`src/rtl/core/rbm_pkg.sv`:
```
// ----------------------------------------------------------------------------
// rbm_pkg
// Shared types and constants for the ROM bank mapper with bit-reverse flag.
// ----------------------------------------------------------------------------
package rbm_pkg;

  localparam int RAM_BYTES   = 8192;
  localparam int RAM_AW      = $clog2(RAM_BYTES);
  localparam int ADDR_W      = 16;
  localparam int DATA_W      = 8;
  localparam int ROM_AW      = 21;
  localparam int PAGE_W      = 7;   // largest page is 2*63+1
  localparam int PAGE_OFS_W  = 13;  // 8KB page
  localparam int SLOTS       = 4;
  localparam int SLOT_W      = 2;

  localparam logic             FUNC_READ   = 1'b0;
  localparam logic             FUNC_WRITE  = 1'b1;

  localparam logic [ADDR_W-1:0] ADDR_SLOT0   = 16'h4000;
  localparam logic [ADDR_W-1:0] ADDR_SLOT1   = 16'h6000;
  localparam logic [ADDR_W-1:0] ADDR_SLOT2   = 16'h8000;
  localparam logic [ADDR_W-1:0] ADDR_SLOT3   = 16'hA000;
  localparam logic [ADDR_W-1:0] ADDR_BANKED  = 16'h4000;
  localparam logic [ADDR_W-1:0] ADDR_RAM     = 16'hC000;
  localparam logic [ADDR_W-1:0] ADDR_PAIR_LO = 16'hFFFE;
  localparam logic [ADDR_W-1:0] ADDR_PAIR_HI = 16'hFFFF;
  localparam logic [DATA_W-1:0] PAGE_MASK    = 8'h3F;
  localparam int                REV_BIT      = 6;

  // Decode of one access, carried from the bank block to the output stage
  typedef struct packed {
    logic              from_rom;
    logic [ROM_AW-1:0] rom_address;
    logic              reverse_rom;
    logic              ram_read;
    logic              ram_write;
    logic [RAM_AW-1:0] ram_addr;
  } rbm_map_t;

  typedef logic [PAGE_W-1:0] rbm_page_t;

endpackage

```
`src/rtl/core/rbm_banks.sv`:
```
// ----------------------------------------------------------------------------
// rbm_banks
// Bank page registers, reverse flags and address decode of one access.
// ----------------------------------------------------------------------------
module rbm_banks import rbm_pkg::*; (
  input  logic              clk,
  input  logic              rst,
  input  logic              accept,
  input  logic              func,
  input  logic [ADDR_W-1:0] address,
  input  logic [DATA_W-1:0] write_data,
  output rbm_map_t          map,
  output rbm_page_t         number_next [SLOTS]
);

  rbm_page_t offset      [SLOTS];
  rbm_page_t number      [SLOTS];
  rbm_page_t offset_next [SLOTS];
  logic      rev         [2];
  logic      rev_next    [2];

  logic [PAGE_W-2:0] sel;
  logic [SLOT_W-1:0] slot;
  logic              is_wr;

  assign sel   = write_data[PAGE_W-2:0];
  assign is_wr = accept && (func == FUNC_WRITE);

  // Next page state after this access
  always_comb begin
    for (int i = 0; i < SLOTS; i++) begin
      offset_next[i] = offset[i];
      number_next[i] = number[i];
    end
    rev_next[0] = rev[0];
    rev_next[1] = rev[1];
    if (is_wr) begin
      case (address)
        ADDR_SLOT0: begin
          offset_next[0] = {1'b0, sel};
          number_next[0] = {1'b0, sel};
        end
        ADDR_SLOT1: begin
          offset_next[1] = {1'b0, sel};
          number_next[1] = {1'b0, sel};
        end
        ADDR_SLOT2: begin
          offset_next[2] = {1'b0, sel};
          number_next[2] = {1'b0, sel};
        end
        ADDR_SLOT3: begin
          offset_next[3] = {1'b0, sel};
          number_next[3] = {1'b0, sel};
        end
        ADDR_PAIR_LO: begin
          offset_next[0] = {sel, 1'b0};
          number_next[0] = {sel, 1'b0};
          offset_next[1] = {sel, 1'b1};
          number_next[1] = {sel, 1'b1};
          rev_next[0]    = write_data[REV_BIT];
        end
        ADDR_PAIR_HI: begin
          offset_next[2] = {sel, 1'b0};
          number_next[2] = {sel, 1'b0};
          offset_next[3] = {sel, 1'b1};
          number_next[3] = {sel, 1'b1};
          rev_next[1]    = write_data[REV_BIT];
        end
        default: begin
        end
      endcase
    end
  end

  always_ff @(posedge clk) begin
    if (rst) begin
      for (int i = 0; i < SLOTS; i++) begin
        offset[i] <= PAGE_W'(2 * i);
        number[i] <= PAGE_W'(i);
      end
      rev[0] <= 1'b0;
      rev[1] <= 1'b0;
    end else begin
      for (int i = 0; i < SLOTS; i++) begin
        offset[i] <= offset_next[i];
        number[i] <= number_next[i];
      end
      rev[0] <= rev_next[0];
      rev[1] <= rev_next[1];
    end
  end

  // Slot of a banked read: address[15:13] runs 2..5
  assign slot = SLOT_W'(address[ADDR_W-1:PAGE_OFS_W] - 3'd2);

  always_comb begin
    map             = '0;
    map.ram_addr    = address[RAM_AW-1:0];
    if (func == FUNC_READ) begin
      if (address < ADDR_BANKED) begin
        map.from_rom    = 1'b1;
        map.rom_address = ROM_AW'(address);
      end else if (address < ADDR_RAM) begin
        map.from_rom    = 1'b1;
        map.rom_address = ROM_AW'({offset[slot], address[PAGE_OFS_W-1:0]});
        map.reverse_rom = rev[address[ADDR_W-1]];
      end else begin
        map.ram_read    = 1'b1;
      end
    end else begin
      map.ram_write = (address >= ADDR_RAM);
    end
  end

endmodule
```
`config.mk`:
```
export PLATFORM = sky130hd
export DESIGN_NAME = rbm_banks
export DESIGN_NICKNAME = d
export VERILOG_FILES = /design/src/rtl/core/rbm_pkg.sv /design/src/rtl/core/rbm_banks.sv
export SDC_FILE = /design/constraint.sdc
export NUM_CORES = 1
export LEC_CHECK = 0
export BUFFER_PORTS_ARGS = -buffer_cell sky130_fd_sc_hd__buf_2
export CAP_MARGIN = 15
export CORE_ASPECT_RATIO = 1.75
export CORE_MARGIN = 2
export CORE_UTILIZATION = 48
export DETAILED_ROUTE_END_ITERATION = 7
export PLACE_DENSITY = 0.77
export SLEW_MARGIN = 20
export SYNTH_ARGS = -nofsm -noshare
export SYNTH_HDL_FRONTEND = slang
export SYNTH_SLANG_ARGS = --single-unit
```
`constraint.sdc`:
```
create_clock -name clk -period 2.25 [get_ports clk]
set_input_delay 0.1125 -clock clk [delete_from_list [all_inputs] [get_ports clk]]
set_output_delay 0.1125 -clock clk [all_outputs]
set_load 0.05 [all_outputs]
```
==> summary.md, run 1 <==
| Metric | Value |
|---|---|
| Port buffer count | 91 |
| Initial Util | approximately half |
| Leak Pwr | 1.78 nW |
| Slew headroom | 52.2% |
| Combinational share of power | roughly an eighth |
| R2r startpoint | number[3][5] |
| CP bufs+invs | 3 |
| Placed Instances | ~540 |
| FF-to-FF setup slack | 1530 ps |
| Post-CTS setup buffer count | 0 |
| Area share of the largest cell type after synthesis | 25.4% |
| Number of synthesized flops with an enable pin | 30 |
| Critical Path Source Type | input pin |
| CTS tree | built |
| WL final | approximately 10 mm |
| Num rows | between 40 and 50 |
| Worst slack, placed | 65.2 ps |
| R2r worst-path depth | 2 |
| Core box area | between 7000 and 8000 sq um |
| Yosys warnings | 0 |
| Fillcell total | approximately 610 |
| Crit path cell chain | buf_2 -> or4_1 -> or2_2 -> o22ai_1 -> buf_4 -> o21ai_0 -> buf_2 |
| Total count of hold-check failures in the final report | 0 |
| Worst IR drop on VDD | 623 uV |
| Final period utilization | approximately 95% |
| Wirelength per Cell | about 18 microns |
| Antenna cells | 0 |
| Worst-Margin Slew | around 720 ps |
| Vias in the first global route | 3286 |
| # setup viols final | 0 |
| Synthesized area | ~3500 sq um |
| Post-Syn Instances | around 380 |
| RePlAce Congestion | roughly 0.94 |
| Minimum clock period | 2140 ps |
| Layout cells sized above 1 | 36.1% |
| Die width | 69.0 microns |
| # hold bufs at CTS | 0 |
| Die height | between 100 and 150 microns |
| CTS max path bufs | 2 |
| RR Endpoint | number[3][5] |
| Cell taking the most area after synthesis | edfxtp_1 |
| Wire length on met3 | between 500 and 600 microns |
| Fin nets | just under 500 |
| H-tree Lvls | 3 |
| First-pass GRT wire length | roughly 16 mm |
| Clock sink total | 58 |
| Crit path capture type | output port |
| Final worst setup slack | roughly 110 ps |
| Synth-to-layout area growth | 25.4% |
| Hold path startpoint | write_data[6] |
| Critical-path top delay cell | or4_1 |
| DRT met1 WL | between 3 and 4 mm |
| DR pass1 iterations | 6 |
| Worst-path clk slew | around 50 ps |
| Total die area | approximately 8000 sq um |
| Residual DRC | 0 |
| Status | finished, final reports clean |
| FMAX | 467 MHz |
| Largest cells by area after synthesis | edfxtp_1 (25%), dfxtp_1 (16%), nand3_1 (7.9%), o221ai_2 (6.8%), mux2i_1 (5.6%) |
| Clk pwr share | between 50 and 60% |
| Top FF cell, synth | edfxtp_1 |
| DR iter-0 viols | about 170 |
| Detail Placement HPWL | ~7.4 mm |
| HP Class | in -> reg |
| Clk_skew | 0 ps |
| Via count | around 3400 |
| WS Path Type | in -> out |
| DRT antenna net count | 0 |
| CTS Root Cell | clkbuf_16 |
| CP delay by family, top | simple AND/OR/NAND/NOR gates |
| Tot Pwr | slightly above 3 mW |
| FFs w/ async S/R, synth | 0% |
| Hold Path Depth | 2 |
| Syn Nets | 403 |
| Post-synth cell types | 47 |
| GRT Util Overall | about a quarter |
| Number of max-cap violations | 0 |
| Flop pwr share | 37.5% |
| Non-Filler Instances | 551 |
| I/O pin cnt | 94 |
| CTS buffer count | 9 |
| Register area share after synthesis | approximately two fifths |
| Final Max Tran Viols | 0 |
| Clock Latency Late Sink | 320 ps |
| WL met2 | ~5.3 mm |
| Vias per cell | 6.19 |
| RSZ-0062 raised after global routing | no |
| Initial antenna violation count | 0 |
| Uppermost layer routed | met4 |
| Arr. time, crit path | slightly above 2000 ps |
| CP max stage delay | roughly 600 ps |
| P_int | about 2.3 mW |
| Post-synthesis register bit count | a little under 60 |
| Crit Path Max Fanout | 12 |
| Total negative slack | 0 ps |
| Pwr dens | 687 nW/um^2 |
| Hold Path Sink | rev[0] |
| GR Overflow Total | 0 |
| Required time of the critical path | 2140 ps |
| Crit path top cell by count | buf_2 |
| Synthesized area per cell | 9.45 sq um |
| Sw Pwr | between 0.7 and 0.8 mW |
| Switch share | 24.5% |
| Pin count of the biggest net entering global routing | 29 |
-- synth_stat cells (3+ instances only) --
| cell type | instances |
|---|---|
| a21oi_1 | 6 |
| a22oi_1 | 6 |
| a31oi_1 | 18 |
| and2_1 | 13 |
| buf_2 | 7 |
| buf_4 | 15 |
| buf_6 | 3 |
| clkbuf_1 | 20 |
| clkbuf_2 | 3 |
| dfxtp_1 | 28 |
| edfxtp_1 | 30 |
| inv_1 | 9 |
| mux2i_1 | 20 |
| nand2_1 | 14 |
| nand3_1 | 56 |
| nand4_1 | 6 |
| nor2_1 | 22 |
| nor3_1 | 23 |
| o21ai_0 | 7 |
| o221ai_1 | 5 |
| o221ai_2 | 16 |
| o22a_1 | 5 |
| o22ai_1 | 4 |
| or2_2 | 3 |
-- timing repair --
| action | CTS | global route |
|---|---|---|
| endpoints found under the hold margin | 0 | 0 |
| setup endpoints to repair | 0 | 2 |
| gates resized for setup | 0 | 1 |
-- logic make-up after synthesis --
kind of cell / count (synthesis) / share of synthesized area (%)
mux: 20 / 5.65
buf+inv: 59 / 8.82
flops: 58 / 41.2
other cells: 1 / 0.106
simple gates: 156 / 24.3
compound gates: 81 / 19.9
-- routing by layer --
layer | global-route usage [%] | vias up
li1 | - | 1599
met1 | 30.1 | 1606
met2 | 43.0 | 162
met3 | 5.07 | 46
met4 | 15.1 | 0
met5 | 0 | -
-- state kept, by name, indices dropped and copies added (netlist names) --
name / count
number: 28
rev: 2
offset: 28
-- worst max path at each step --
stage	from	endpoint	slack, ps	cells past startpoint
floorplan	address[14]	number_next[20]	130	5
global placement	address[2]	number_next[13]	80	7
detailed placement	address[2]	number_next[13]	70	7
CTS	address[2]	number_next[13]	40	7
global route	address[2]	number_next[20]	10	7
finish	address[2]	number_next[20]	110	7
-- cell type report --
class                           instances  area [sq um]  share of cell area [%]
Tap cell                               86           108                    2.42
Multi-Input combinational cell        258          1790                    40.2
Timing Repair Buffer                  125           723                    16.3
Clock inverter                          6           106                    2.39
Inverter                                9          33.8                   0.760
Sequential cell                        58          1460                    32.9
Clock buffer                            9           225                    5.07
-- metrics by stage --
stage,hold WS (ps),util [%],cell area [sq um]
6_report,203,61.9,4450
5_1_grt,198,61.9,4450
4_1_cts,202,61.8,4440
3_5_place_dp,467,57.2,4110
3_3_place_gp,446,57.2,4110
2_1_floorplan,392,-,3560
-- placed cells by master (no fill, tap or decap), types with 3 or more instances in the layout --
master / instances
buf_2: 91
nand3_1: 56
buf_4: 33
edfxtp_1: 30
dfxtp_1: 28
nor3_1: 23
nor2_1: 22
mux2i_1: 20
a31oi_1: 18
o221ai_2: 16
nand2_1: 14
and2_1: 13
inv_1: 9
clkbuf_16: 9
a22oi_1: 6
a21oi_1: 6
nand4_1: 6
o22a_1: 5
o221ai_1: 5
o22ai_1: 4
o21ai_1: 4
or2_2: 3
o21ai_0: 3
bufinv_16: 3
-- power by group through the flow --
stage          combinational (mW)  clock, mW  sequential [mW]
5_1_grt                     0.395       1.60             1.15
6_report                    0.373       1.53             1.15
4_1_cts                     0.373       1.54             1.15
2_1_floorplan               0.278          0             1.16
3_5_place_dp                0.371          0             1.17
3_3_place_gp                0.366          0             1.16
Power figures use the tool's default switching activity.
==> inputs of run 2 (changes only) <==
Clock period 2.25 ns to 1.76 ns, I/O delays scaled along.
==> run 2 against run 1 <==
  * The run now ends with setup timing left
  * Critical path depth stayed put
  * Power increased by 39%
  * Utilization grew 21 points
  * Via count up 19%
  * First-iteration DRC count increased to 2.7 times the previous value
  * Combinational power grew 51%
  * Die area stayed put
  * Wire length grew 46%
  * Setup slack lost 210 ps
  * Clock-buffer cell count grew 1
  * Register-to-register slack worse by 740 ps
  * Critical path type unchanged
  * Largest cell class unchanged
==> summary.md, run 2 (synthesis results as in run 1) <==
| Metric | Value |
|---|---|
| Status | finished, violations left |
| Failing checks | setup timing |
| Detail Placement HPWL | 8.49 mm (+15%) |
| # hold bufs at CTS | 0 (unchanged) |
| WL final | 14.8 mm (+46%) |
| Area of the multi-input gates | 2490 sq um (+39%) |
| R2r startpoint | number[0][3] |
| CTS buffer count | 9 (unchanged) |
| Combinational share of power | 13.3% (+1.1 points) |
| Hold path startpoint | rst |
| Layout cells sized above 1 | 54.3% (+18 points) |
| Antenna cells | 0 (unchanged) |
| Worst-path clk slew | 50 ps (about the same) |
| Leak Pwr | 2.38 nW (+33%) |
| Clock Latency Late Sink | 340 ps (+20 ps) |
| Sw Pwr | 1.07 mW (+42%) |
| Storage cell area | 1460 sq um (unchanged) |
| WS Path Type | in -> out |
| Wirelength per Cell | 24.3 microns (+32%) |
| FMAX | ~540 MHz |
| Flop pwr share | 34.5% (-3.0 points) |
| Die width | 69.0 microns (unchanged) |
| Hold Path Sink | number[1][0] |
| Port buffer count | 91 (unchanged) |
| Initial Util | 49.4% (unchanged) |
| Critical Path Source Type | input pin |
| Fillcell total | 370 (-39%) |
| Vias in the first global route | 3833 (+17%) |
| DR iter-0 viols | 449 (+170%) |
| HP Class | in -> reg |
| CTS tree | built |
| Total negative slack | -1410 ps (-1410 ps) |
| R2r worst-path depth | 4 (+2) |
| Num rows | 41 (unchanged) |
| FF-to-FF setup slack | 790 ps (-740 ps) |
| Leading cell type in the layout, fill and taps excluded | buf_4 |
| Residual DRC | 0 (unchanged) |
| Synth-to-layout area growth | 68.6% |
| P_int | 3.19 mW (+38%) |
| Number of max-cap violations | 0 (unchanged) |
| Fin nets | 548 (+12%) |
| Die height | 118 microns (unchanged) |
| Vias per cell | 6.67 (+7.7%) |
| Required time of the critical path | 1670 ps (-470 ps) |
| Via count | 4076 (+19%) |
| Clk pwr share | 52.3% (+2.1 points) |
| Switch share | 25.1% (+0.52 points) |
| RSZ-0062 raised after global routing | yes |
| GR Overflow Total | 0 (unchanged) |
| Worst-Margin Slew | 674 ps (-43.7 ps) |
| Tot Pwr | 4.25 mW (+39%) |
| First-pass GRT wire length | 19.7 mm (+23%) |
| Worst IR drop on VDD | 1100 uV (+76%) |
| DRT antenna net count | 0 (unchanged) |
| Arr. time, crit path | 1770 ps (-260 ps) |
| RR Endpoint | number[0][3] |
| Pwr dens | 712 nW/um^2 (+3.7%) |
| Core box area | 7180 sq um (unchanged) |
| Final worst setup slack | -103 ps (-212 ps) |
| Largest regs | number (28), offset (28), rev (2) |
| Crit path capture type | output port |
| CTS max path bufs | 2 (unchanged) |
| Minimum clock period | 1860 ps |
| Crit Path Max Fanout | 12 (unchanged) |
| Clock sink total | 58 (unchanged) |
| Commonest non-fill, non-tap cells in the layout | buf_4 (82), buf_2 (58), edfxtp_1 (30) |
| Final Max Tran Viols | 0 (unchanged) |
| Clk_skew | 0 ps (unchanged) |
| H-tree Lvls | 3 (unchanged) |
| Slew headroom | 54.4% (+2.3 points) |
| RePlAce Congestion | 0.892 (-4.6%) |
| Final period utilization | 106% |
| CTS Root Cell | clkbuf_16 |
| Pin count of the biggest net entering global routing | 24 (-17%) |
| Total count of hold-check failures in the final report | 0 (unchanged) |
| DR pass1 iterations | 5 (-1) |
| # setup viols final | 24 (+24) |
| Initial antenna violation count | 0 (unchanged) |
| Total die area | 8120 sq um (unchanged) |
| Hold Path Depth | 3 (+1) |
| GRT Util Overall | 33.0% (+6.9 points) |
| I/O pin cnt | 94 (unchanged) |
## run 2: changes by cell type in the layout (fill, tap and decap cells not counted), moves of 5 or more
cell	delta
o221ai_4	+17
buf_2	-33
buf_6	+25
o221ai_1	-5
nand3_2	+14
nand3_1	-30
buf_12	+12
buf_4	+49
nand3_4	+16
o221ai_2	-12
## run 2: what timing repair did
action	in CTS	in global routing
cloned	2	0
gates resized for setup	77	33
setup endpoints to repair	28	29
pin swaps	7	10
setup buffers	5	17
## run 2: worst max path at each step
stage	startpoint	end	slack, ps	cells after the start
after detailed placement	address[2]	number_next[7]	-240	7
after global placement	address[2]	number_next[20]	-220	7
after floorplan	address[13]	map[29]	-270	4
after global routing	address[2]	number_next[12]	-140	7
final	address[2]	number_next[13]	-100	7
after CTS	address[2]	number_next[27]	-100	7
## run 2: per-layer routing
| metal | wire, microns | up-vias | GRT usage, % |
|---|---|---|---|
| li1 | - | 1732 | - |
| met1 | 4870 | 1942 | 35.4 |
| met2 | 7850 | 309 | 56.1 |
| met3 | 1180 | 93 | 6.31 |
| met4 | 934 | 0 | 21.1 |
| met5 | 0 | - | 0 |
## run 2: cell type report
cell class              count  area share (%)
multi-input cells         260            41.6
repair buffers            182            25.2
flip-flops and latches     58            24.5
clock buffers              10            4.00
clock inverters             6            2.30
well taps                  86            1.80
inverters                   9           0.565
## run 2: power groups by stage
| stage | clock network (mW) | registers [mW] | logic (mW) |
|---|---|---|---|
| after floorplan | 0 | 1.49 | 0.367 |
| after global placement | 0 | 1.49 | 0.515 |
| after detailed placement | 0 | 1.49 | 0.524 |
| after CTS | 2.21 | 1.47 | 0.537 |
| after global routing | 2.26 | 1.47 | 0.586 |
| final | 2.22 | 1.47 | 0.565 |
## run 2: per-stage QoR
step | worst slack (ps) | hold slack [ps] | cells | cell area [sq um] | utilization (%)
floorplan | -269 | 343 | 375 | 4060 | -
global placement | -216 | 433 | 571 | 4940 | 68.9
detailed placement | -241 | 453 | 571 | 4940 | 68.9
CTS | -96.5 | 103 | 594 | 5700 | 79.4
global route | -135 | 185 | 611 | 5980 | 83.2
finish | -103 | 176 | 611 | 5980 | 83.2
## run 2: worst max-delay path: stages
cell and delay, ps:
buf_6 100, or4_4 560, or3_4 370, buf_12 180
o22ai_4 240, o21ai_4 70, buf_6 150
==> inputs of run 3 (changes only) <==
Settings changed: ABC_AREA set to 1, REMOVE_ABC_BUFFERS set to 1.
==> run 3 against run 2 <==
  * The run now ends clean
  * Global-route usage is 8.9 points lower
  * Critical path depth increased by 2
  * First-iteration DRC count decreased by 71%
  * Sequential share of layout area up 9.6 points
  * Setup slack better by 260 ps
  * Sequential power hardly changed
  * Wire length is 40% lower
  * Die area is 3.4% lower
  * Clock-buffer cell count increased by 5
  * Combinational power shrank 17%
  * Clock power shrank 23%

## Task item
Return every line from the material that contains the word "raised".

## Solution to this exercise
| RSZ-0062 raised after global routing | no |
| RSZ-0062 raised after global routing | yes |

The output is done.